Examination of the effects of impaired spermatogenesis on sterility in triploid oysters (Crassostrea gigas), and implications for commercial aquaculture

Sterility caused by triploidization holds promising commercial implications in aquaculture. In this study, we conducted a thorough investigation into the spermatogenesis of triploid male oysters (Crassostrea gigas) to evaluate their fertility. Histological analysis and immunostaining revealed the presence of numerous immature spermatocytes and a markedly low abundance of mature spermatozoa in triploid males, indicating a robust blockade in spermatogenesis. Ultrastructural analysis and apoptosis analysis demonstrated that triploid males underwent normal spermatogonial mitosis during early spermatogenesis, like diploids. Analysis of phosphorylated histone H2AX (γ-H2AX) displayed heightened γ-H2AX staining in developed triploid male gonads, with a significantly higher number of apoptotic cells confirmed by the TUNEL assay compared to diploid counterparts. These findings suggest a potential arrest at the zygotene stage, preventing the completion of the zygotene-pachytene transition and ultimately leading to cell apoptosis. Flow cytometry results confirmed aneuploidy in spermatozoa from triploid oysters, containing approximately 1.5 times the DNA content of diploid oysters.

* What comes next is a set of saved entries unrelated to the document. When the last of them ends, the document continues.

==> indigo: inputs <==
## sys_ref_core
module sys_ref_core #(parameter DATA_WIDTH = 8, ADDR_WIDTH = 4)
(
 input   wire                      CLK,
 input   wire                      RST,             
 input   wire  [DATA_WIDTH-1:0]    UART_RX_DATA,
 input   wire                      UART_RX_Valid,
 input   wire                      FIFO_FULL,
 output  wire  [DATA_WIDTH-1:0]    FIFO_WR_DATA,
 output  wire                      FIFO_WR_INC,
 output  wire  [DATA_WIDTH-1:0]    UART_Config,
 output  wire  [DATA_WIDTH-1:0]    Div_Ratio,
 output  wire                      CLKDIV_EN
);
wire                      WrEn;
wire                      RdEn;
wire  [ADDR_WIDTH-1:0]    Addr;
wire  [DATA_WIDTH-1:0]    Wr_Reg;
wire  [DATA_WIDTH-1:0]    Rd_Reg;
wire                      Rd_Reg_Valid;
wire  [DATA_WIDTH-1:0]    Operand_A;
wire  [DATA_WIDTH-1:0]    Operand_B;
wire  [3:0]               ALU_FUN;
wire                      ALU_EN;
wire                      CLKG_EN;
wire  [DATA_WIDTH*2-1:0]  ALU_OUT;
wire                      ALU_OUT_Valid;
SYS_CTRL U0_SYS_CTRL (
	.CLK(CLK),
	.RST(RST),
	.UART_RX_DATA(UART_RX_DATA),
	.UART_RX_Valid(UART_RX_Valid),
	.FIFO_FULL(FIFO_FULL),
	.FIFO_WR_DATA(FIFO_WR_DATA),
	.FIFO_WR_INC(FIFO_WR_INC),
	.ALU_OUT(ALU_OUT),
	.ALU_OUT_Valid(ALU_OUT_Valid),
	.ALU_EN(ALU_EN),
	.ALU_FUN(ALU_FUN),
  ...
make LEC_CHECK=0 CAP_MARGIN=5 CELL_PAD_IN_SITES_DETAIL_PLACEMENT=0 CELL_PAD_IN_SITES_GLOBAL_PLACEMENT=1 CORE_ASPECT_RATIO=0.75 CORE_MARGIN=2 CORE_UTILIZATION=40 CTS_CLUSTER_SIZE=75 GPL_ROUTABILITY_DRIVEN=0 GPL_TIMING_DRIVEN=1 MAX_ROUTING_LAYER=met4 PLACE_DENSITY_LB_ADDON=0.1 SLEW_MARGIN=0 TNS_END_PERCENT=90 finish   # period 30.0 ns
run.sh (not shown) runs the stock make flow with config.mk's settings and CLKGATE_MAP_FILE=.
==> juniper (differences from indigo) <==
Settings changed: CAP_MARGIN 5 to 30, CELL_PAD_IN_SITES_DETAIL_PLACEMENT 0 to unset, CELL_PAD_IN_SITES_GLOBAL_PLACEMENT 1 to 0, CORE_ASPECT_RATIO 0.75 to unset, CORE_UTILIZATION 40 to 23, CTS_CLUSTER_DIAMETER set to 335, CTS_CLUSTER_SIZE 75 to 88, GPL_TIMING_DRIVEN 1 to unset, HOLD_SLACK_MARGIN set to -0.09, MAX_ROUTING_LAYER met4 to unset, PLACE_DENSITY set to 0.82, PLACE_DENSITY_LB_ADDON 0.1 to unset, SLEW_MARGIN 0 to 10, TNS_END_PERCENT 90 to 5.
==> comparison <==
- Synthesized cell count is the same in indigo and juniper.
- Worst hold slack: juniper is higher than indigo (12 ps).
- Against indigo, the final cell count of juniper is higher by about 15%.
- indigo finished clean. juniper ran to the end with no violations.
- Between indigo and juniper, the lower final area is in indigo (gap about 2.2%, measured against juniper).
- Against juniper, the setup slack of indigo is better by 14 ps.
- Between indigo and juniper, the lower core utilization is in juniper (gap 18 points).
- In juniper the clock power is larger than in indigo, by about 2%.
- In indigo the global-route usage is higher than in juniper, by 14 points.
- Of indigo and juniper, indigo has the higher critical path depth (gap 3).
- Against indigo, the die area of juniper is larger by 72%.
==> figures <==
Outcome: indigo complete, no violations; juniper complete, no violations
Switch share: indigo 48.0%; juniper 49.4%
Power drawn by the clock network: indigo 232 uW; juniper 237 uW
Number of diodes added for antenna fixing: indigo 3; juniper 0
Worst-Skew Late Latency: indigo 450 ps; juniper 440 ps
Pin count of the biggest net entering global routing: indigo 112; juniper 106
Leakage dissipation: indigo 0.00889 uW; juniper 0.00887 uW
Clock distribution area overhead in the final layout: indigo 3.16%; juniper 3.18%
Peak fanout along the critical path: indigo 12; juniper 14
Horiz. Die Dim: indigo 242 um; juniper 275 um
Power of the combinational group: indigo 1150 uW; juniper 1190 uW
# nets final: indigo 2,110; juniper 2,098
Post-Layout Inst Area: indigo 0.0188 sq mm; juniper 0.0193 sq mm
Time the final worst path needs with I/O delays and setup: indigo 27,860 ps; juniper 27,880 ps
Initial standard-cell utilization of the core: indigo 40.4%; juniper 23.2%
Crit path setup slack, layout: indigo 2140 ps; juniper 2120 ps
Number of clock buffers in the layout: indigo 19; juniper 18
Sequential portion of the cell area: indigo 24.5%; juniper 23.9%
Grt met3 use: indigo 7.34%; juniper 2.84%
R2R Setup Slk: indigo 2140 ps; juniper 2120 ps
PnR Total Power: indigo 1670 uW; juniper 1720 uW

* * *

==> inputs of 11-18 <==
sys_ref_core again, from the RTL that the note above started with.
clock: 16.8 ns
lec_check: 0
abc_area: 1
cap_margin: 20
cell_pad_in_sites_global_placement: 0
core_margin: 2
core_utilization: 72
cts_cluster_diameter: 242
cts_cluster_size: 63
hold_slack_margin: 0.29
max_routing_layer: met5
min_routing_layer: met1
place_density_lb_addon: 0.17
setup_slack_margin: 5.0
slew_margin: 20
==> inputs of 12-02, as changes to 11-18 <==
==> flow/config.mk (replaced) <==
export PLATFORM = sky130hd
export DESIGN_NAME = sys_ref_core
export DESIGN_NICKNAME = sys_ref_core
export VERILOG_FILES = /design/flow/design.v
export SDC_FILE = /design/flow/constraint.sdc
export NUM_CORES = 4
export LEC_CHECK = 0
export CAP_MARGIN = 20
export CORE_MARGIN = 2
export CORE_UTILIZATION = 63
export SLEW_MARGIN = 20
==> flow/constraint.sdc (replaced) <==
create_clock -name core_clock -period 15.8 [get_ports {CLK}]
set_input_delay 3.1600 -clock core_clock [delete_from_list [all_inputs] [get_ports {CLK}]]
set_output_delay 3.1600 -clock core_clock [all_outputs]
set_load 0.01 [all_outputs]
==> comparison table <==
Area figure in the yosys stat output: 12-02 17000 sq um; 11-18 16800 sq um
DP Cell Count: 12-02 2507; 11-18 2971
Post-synthesis average cell area: 12-02 9.15 sq um; 11-18 7.20 sq um
Placer's final routability congestion estimate: 12-02 0.977; 11-18 1.00
Initial Utilization: 12-02 0.636; 11-18 0.740
Placement Cell Area: 12-02 20400 sq um; 11-18 20300 sq um
Total number of placement rows: 12-02 60; 11-18 55
Area of the die: 12-02 28200 sq um; 11-18 24600 sq um
Mux share: 12-02 0.112; 11-18 0.00401
Parity-gate share of the synthesized area counting xor and xnor cells: 12-02 0.0326; 11-18 0.0317
Number of standard cells reported by yosys: 12-02 1853; 11-18 2341
AO/OA Area Share: 12-02 0.216; 11-18 0.167
Adder and majority gate portion of the synthesized area: 12-02 0.165; 11-18 0.165
Distinct lib cells: 12-02 109; 11-18 70
Fraction of the mapped netlist area in simple logic gates: 12-02 0.155; 11-18 0.266
Area of the core: 12-02 26700 sq um; 11-18 22800 sq um
Synthesized cell area: 12-02 17000 sq um; 11-18 16800 sq um
Height of the die: 12-02 168 microns; 11-18 157 microns
Post-placement setup slack: 12-02 -8210 ps; 11-18 -7440 ps
Final HPWL from detailed placement: 12-02 40000 microns; 11-18 44600 microns
Die X: 12-02 168 microns; 11-18 157 microns
Synth top area share: 12-02 0.266; 11-18 0.267
Outcome: 12-02 failed layout checks; 11-18 stopped before the end
Last stage reached: 12-02 -; 11-18 clock tree synthesis (4_1_cts)
Layout check failures: 12-02 setup timing; 11-18 -

* * *

==> inputs of trial 89 <==
==> flow/design.v <==
module SYS_CTRL #( parameter ADDR_WIDTH = 4, DATA_WIDTH = 8) (
	input	wire							CLK,
	input	wire							RST,
	input	wire	[DATA_WIDTH-1:0]		UART_RX_DATA,   	 
	input	wire							UART_RX_Valid,		 
	input	wire							FIFO_FULL,
	output	reg		[DATA_WIDTH-1:0]		FIFO_WR_DATA,
	output	reg								FIFO_WR_INC,    
	input	wire	[DATA_WIDTH*2-1:0]		ALU_OUT,      
	input	wire							ALU_OUT_Valid, 
	output	reg								ALU_EN,  
	output	reg		[3:0]					ALU_FUN,     
	output	reg								CLKG_EN,    
	output	reg 							CLKDIV_EN,
	input	wire	[DATA_WIDTH-1:0]		Rd_Reg,       
	input	wire							Rd_Reg_Valid, 
	output	reg		[DATA_WIDTH-1:0]		Wr_Reg,   
	output	reg 	[ADDR_WIDTH-1:0]		Addr,  
	output	reg 							RdEn,  
	output	reg 							WrEn
	);
typedef enum bit [3:0] {
		IDLE        	= 4'b0000,
		RF_Wr_Addr 		= 4'b0001,
		RF_Wr_Data  	= 4'b0011,
		RF_Rd_Addr  	= 4'b0010,
		FIFO_WRITE_RF 	= 4'b0110,
		Operand_A   	= 4'b0111,
		Operand_B 		= 4'b0101,
		FUN_of_ALU  	= 4'b0100,
		ALU_Save_OUT    = 4'b1100,
		ALU_1st_Byte    = 4'b1101,
		ALU_2nd_Byte    = 4'b1111
} state;						
state 	current_state, next_state;
reg [ADDR_WIDTH-1:0] 	ADDR_REG; 
reg 					ADDR_REG_CHECK;   
reg [DATA_WIDTH*2-1:0]	ALU_OUT_REG;
reg 					ALU_OUT_REG_CHECK;   
always@(posedge CLK or negedge RST) 
 begin
	if (!RST) 
	 begin
	  current_state <= IDLE;		
	 end
	else 
	 begin
	  current_state <= next_state;
	 end
 end
always@(*)
 begin
 	next_state = IDLE;
 	WrEn        = 1'b0;
 	RdEn        = 1'b0;
 	CLKG_EN     = 1'b0;
 	CLKDIV_EN   = 1'b1;
 	ALU_EN      = 1'b0;
 	FIFO_WR_INC = 1'b0;
 	Addr          = 'b0;
 	Wr_Reg        = 'b0;
 	ALU_FUN       = 'b0;
 	FIFO_WR_DATA  = 'b0;
 	ALU_OUT_REG_CHECK = 1'b0;
 	ADDR_REG_CHECK    = 1'b0;
 	case (current_state)
 	 IDLE : begin
 	 		 if (UART_RX_Valid)
 	 		  begin
 	 		   case (UART_RX_DATA)
 	 		    'hAA : begin
 	 		  		    next_state = RF_Wr_Addr;
 	 		  		   end
 	 		    'hBB : begin
 	 		  		    next_state = RF_Rd_Addr; 
 	 		  		   end
 	 		    'hCC : begin
 	 		  		    next_state = Operand_A; 
 	 		  		   end
 	 		    'hDD : begin
 	 		  		    next_state = FUN_of_ALU; 
 	 		  		   end
 	 		  	default: begin
 	 		  			  next_state = IDLE;
 	 		  			 end
 	 		   endcase
 	 		  end
 	 		end
 	 RF_Wr_Addr : begin
 	 			   if (UART_RX_Valid)
 	 			    begin
 	 			     ADDR_REG_CHECK = 1'b1;
 	 			     next_state = RF_Wr_Data;
 	 			    end
 	 			   else
 	 			    begin
 	 			     ADDR_REG_CHECK = 1'b0;
 	 			     next_state = RF_Wr_Addr;
 	 			    end
 	 			  end
 	 RF_Wr_Data : begin
 	 			   if (UART_RX_Valid)
 	 			    begin
 	 			     WrEn = 1'b1;
 	 			     Addr = ADDR_REG;
 	 			     Wr_Reg = UART_RX_DATA;
 	 			     next_state = IDLE;	
 	 			    end
 	 			   else
 	 			    begin
 	 			     next_state = RF_Wr_Data;
 	 			    end
 	 			  end
 	 RF_Rd_Addr : begin
 	 			   if (UART_RX_Valid)
 	 			    begin
 	 			     RdEn = 1;
 	 			     Addr = UART_RX_DATA[ADDR_WIDTH-1:0];
 	 			     next_state = FIFO_WRITE_RF; 	 			     
 	 			    end
 	 			   else
 	 			    begin
 	 			     next_state = RF_Rd_Addr;
 	 			    end
 	 			  end
  	 FIFO_WRITE_RF : begin
 	 			   if (!FIFO_FULL)    
 	 			    begin
 	 			     FIFO_WR_DATA = Rd_Reg;
 	 			     FIFO_WR_INC = 1'b1;
 	 			     next_state = IDLE; 	 			     
 	 			    end
 	 			   else
 	 			    begin
 	 			     next_state = FIFO_WRITE_RF;
 	 			    end
 	 			  end
 	 Operand_A : begin
 	 			   if (UART_RX_Valid)
 	 			    begin
 	 			     WrEn = 1'b1;
 	 			     Addr = 'b0;
 	 			     Wr_Reg = UART_RX_DATA;
 	 			     next_state = Operand_B;	
 	 			    end
 	 			   else
 	 			    begin
 	 			     next_state = Operand_A;
 	 			    end
 	 			 end
 	 Operand_B : begin
 	 			   if (UART_RX_Valid)
 	 			    begin
 	 			     WrEn = 1'b1;
 	 			     Addr = 'b1;
 	 			     Wr_Reg = UART_RX_DATA;
 	 			     next_state = FUN_of_ALU;	
 	 			    end
 	 			   else
 	 			    begin
 	 			     next_state = Operand_B;
 	 			    end
 	 			 end
 	 FUN_of_ALU : begin
 	 			   CLKG_EN = 1'b1;
 	 			   if (UART_RX_Valid)
 	 			    begin
 	 			     ALU_EN = 1'b1;
 	 			     ALU_FUN = UART_RX_DATA[3:0];
 	 			     next_state = ALU_Save_OUT;
 	 			    end
 	 			   else
 	 			    begin
 	 			     next_state = FUN_of_ALU;
 	 			    end
 	 			 end
 	 ALU_Save_OUT : begin
	 	 			  CLKG_EN = 1'b1;
	 	 			  if (ALU_OUT_Valid)
	 	 			   begin
	 	 			    ALU_OUT_REG_CHECK = 1'b1;
	 	 			    next_state = ALU_1st_Byte;
	 	 			   end
	 	 			  else
	 	 			   begin
	 	 			   	ALU_OUT_REG_CHECK = 1'b0;
	 	 			    next_state = ALU_Save_OUT;
	 	 			   end
 	 			     end
 	 ALU_1st_Byte : begin
 	 				 CLKG_EN = 1'b1;
	 	 			 if (!FIFO_FULL)
	 	 			  begin
	 	 			   FIFO_WR_INC = 1'b1;
	 	 			   FIFO_WR_DATA = ALU_OUT_REG[DATA_WIDTH-1:0];
	 	 			   next_state = ALU_2nd_Byte;
	 	 			  end
	 	 			 else
	 	 			  begin
	 	 			   next_state = ALU_1st_Byte;
	 	 			  end
	 	 			end
 	 ALU_2nd_Byte : begin
 	 				 CLKG_EN = 1'b1;
	 	 			 if (!FIFO_FULL)
	 	 			  begin
	 	 			   FIFO_WR_INC = 1'b1;
	 	 			   FIFO_WR_DATA = ALU_OUT_REG[2*DATA_WIDTH-1:DATA_WIDTH];
	 	 			   next_state = IDLE;
	 	 			  end
	 	 			 else
	 	 			  begin
	 	 			   next_state = ALU_2nd_Byte;
	 	 			  end
	 	 			end
 	 default : begin
 	 			next_state = IDLE;
 	 		   end
 	endcase
 end
always@(posedge CLK or negedge RST)
 begin
 	if (!RST)
 	 begin
 	 	ADDR_REG <= 'b0;
 	 end
 	else if (ADDR_REG_CHECK)
 	 begin
 	 	ADDR_REG <= UART_RX_DATA[ADDR_WIDTH-1:0];
 	 end
 end
always@(posedge CLK or negedge RST)
 begin
 	if (!RST)
 	 begin
 	 	ALU_OUT_REG <= 'b0;
 	 end
 	else if (ALU_OUT_REG_CHECK)
 	 begin
 	 	ALU_OUT_REG <= ALU_OUT;
 	 end
 end
endmodule
module Register_File #( parameter ADDR_WIDTH = 4, DATA_WIDTH = 8, MEM_DEPTH = 16) (
	input	wire 	[DATA_WIDTH-1:0]		WrData,
	input	wire 	[ADDR_WIDTH-1:0]		Adresss,
	input 	wire 							WrEn,
	input	wire 							RdEn,
	input 	wire 							CLK,
	input 	wire 							RST,
	output 	reg 	[DATA_WIDTH-1:0]		RdData,
	output	reg 							RdData_Valid,
	output	wire 	[DATA_WIDTH-1:0]		REG0,
	output	wire 	[DATA_WIDTH-1:0]		REG1,
	output	wire 	[DATA_WIDTH-1:0]		REG2,
	output	wire 	[DATA_WIDTH-1:0]		REG3 
	);
reg [DATA_WIDTH-1:0] Memory [MEM_DEPTH-1:0];
integer i;
always@(posedge CLK or negedge RST)
 begin
 	if (!RST)
 	 begin
 	 	RdData <= 'b0;
 	 	RdData_Valid <= 1'b0;
 	 	for (i=0; i<MEM_DEPTH; i=i+1)
 	 	 begin
 	 	  if(i == 2)
 	 	  	Memory[i] <= 'b10000001;    
 	 	  else if (i == 3)
 	 	  	Memory[i] <= 'b00100000;      
 	 	  else
 	 	  	Memory[i] <= 'b0;
 	 	 end
 	 end
 	else
 	 begin
 	 	if (WrEn && !RdEn)
 	 	 begin
 	 	 	Memory[Adresss] <= WrData;
 	 	 end
 	 	else if (RdEn && !WrEn)
 	 	 begin
 	 	 	RdData <= Memory[Adresss];
 	 	 	RdData_Valid <= 1'b1;
 	 	 end
 	 	else
 	 	 begin
 	 	 	RdData_Valid <= 1'b0;
 	 	 end
 	 end
 end
assign REG0 = Memory[0];
assign REG1 = Memory[1];
assign REG2 = Memory[2];
assign REG3 = Memory[3];
 endmodule
module ALU_16B #( parameter OPER_WIDTH = 8, OUT_WIDTH = OPER_WIDTH*2) (
input		wire		[OPER_WIDTH-1:0]		A,
input		wire		[OPER_WIDTH-1:0]		B,
input		wire												EN,
input		wire		[3:0]								ALU_FUN,
input		wire												CLK,
input		wire												CLK_EN,    
input		wire												RST,
output	reg			[OUT_WIDTH-1:0]			ALU_OUT,
output	reg													OUT_VALID
	);
reg [OUT_WIDTH-1:0] ALU_OUT_Comb;
reg                 OUT_VALID_Comb;
always @(posedge CLK or negedge RST)
 begin
  if(!RST)
   begin
    ALU_OUT   <= 'b0;
    OUT_VALID <= 1'b0;	
   end
  else if (CLK_EN)
   begin  
    ALU_OUT   <= ALU_OUT_Comb;
    OUT_VALID <= OUT_VALID_Comb;
   end	
 end 
always@(*)
 begin
   OUT_VALID_Comb = 1'b0;
   ALU_OUT_Comb   = 'b0;
   if(EN)
    begin
     OUT_VALID_Comb = 1'b1;
		 case (ALU_FUN)
		 4'b0000 : begin
		 						ALU_OUT_Comb = A + B; 							 
		           end 
		4'b0001 : begin
		 						ALU_OUT_Comb = A - B;       				 
			      	end
		 4'b0010 : begin
								ALU_OUT_Comb = A * B;       				 
	   			  	 end
		 4'b0011 : begin
		 						ALU_OUT_Comb = (B == 8'b0) ? 16'b0 : A / B;       				 
		 	 	   		 end
		 4'b0100 : begin
								ALU_OUT_Comb = A & B;      				   
				   		 end
		 4'b0101 : begin
								ALU_OUT_Comb = A | B;       				 
			  	  	 end
		 4'b0110 : begin
								ALU_OUT_Comb = ~ (A & B);      			 
				   		 end
		 4'b0111 : begin
								ALU_OUT_Comb = ~ (A | B);      			 
			 	   		 end
		 4'b1000 : begin
								ALU_OUT_Comb = A ^ B;       				 
				   		 end
		 4'b1001 : begin
								ALU_OUT_Comb = ~(A ^ B);      			 
				   		 end
		 4'b1010 : begin
								if (A == B)             						 
								 begin
								  ALU_OUT_Comb = 'd1;
								 end
								else 
								 begin
								  ALU_OUT_Comb = 'd0;
								 end
				   		 end
		 4'b1011 : begin
								if (A > B)              						 
								 begin
								  ALU_OUT_Comb = 'd2;
								 end
								else
								 begin
								  ALU_OUT_Comb = 'd0;
								 end
				   		 end
		 4'b1100 : begin
						    if (A < B)              						 
							   begin
							    ALU_OUT_Comb = 'd3;
							   end
							  else
							   begin
							    ALU_OUT_Comb = 'd0;
							   end
				   	   end
		 4'b1101 : begin
						    ALU_OUT_Comb = A >> 1;      				 
						   end
		 4'b1110 : begin
								ALU_OUT_Comb = A << 1;     			 		 
						   end
		 default : begin
								ALU_OUT_Comb = 'b0;
							 end
		 endcase
		end
   else 
    begin
   	 OUT_VALID_Comb = 1'b0;
    end
 end
endmodule
module sys_ref_core #(parameter DATA_WIDTH = 8, ADDR_WIDTH = 4)
(
 input   wire                      CLK,
 input   wire                      RST,             
 input   wire  [DATA_WIDTH-1:0]    UART_RX_DATA,
 input   wire                      UART_RX_Valid,
 input   wire                      FIFO_FULL,
 output  wire  [DATA_WIDTH-1:0]    FIFO_WR_DATA,
 output  wire                      FIFO_WR_INC,
 output  wire  [DATA_WIDTH-1:0]    UART_Config,
 output  wire  [DATA_WIDTH-1:0]    Div_Ratio,
 output  wire                      CLKDIV_EN
);
wire                      WrEn;
wire                      RdEn;
wire  [ADDR_WIDTH-1:0]    Addr;
wire  [DATA_WIDTH-1:0]    Wr_Reg;
wire  [DATA_WIDTH-1:0]    Rd_Reg;
wire                      Rd_Reg_Valid;
wire  [DATA_WIDTH-1:0]    Operand_A;
wire  [DATA_WIDTH-1:0]    Operand_B;
wire  [3:0]               ALU_FUN;
wire                      ALU_EN;
wire                      CLKG_EN;
wire  [DATA_WIDTH*2-1:0]  ALU_OUT;
wire                      ALU_OUT_Valid;
SYS_CTRL U0_SYS_CTRL (
	.CLK(CLK),
	.RST(RST),
	.UART_RX_DATA(UART_RX_DATA),
	.UART_RX_Valid(UART_RX_Valid),
	.FIFO_FULL(FIFO_FULL),
	.FIFO_WR_DATA(FIFO_WR_DATA),
	.FIFO_WR_INC(FIFO_WR_INC),
	.ALU_OUT(ALU_OUT),
	.ALU_OUT_Valid(ALU_OUT_Valid),
	.ALU_EN(ALU_EN),
	.ALU_FUN(ALU_FUN),
	.CLKG_EN(CLKG_EN),
	.CLKDIV_EN(CLKDIV_EN),
	.Rd_Reg(Rd_Reg),
	.Rd_Reg_Valid(Rd_Reg_Valid),
	.Wr_Reg(Wr_Reg),
	.Addr(Addr),
	.RdEn(RdEn),
	.WrEn(WrEn)
	);
Register_File U0_Register_File (
	.WrData(Wr_Reg),
	.Adresss(Addr),
	.WrEn(WrEn),
	.RdEn(RdEn),
	.CLK(CLK),
	.RST(RST),
	.RdData(Rd_Reg),
	.RdData_Valid(Rd_Reg_Valid),
	.REG0(Operand_A),
	.REG1(Operand_B),
	.REG2(UART_Config),
	.REG3(Div_Ratio)
	);
ALU_16B U0_ALU_16B (
	.A(Operand_A),
	.B(Operand_B),
	.EN(ALU_EN),
	.ALU_FUN(ALU_FUN),
	.CLK(CLK),
	.CLK_EN(CLKG_EN),
	.RST(RST),
	.ALU_OUT(ALU_OUT),
	.OUT_VALID(ALU_OUT_Valid)
	);
endmodule
==> flow/run.sh <==
#!/bin/bash
# the make line also repeats each setting of config.mk as NAME=value (left out here)
make -C /OpenROAD-flow-scripts/flow DESIGN_CONFIG=/design/flow/config.mk WORK_HOME=/design/flow/orfs CLKGATE_MAP_FILE= finish
==> flow/config.mk <==
export PLATFORM = sky130hd
export DESIGN_NAME = sys_ref_core
export DESIGN_NICKNAME = sys_ref_core
export VERILOG_FILES = /design/flow/design.v
export SDC_FILE = /design/flow/constraint.sdc
export NUM_CORES = 4
export LEC_CHECK = 0
export CAP_MARGIN = 20
export CORE_MARGIN = 2
export CORE_UTILIZATION = 72
export PLACE_DENSITY = 0.66
export SETUP_SLACK_MARGIN = -1.43
export SLEW_MARGIN = 20
==> flow/constraint.sdc <==
create_clock -name core_clock -period 23.7 [get_ports {CLK}]
set_input_delay 4.7400 -clock core_clock [delete_from_list [all_inputs] [get_ports {CLK}]]
set_output_delay 4.7400 -clock core_clock [all_outputs]
set_load 0.01 [all_outputs]
==> trial 81: changes against trial 89 <==
PLACE_DENSITY = 0.67   (was 0.66)
SETUP_SLACK_MARGIN = -1.96   (was -1.43)
==> flow/constraint.sdc (replaced) <==
create_clock -name core_clock -period 20.8 [get_ports {CLK}]
set_input_delay 4.1600 -clock core_clock [delete_from_list [all_inputs] [get_ports {CLK}]]
set_output_delay 4.1600 -clock core_clock [all_outputs]
set_load 0.01 [all_outputs]
==> build 8: changes against trial 89 <==
CORE_UTILIZATION = 40   (was 72)
GPL_TIMING_DRIVEN = 0   (was default)
PLACE_DENSITY = default   (was 0.66)
SETUP_SLACK_MARGIN = default   (was -1.43)
SLEW_MARGIN = 0   (was 20)
==> flow/constraint.sdc (replaced) <==
create_clock -name core_clock -period 30.0 [get_ports {CLK}]
set_input_delay 6.0000 -clock core_clock [delete_from_list [all_inputs] [get_ports {CLK}]]
set_output_delay 6.0000 -clock core_clock [all_outputs]
set_load 0.01 [all_outputs]
==> build 29: changes against trial 89 <==
CORE_UTILIZATION = 69   (was 72)
CTS_CLUSTER_DIAMETER = 88   (was default)
PLACE_DENSITY = default   (was 0.66)
SETUP_SLACK_MARGIN = 1.83   (was -1.43)
==> flow/constraint.sdc (replaced) <==
create_clock -name core_clock -period 13.4 [get_ports {CLK}]
set_input_delay 2.6800 -clock core_clock [delete_from_list [all_inputs] [get_ports {CLK}]]
set_output_delay 2.6800 -clock core_clock [all_outputs]
set_load 0.01 [all_outputs]
==> results.txt <==
Implementation results. The flow did not finish. The stage where the run came to a stop is clock tree synthesis. The tool reported: "[ERROR DPL-0033] detailed placement checks failed during check placement". Die extent in y landed at 157 µm. The post-placement cell area is 0.0201 mm².

Initial core utilization landed at 72.9%. Measured along the x axis, the die boundary spans 157 µm. Logged for this run, the post-placement worst setup slack is -3.33 ns. Count of standard-cell rows landed at about 56. Buffers placed on the I/O ports in this run total 36. Final weighted congestion in routability-driven placement landed at 0.991. Area of the core landed at between 0.02 and 0.025 mm².
Source of the figures above: trial 81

Notably, the sperm head size and flagella length in triploid oysters surpassed those in their diploid counterparts. Occasional observations of two-tailed spermatozoa in triploid males were noted. This study provides novel insights into the blocked spermatogenesis in triploid oysters, emphasizing the sterility of triploid male oysters and its relevance in aquaculture practices.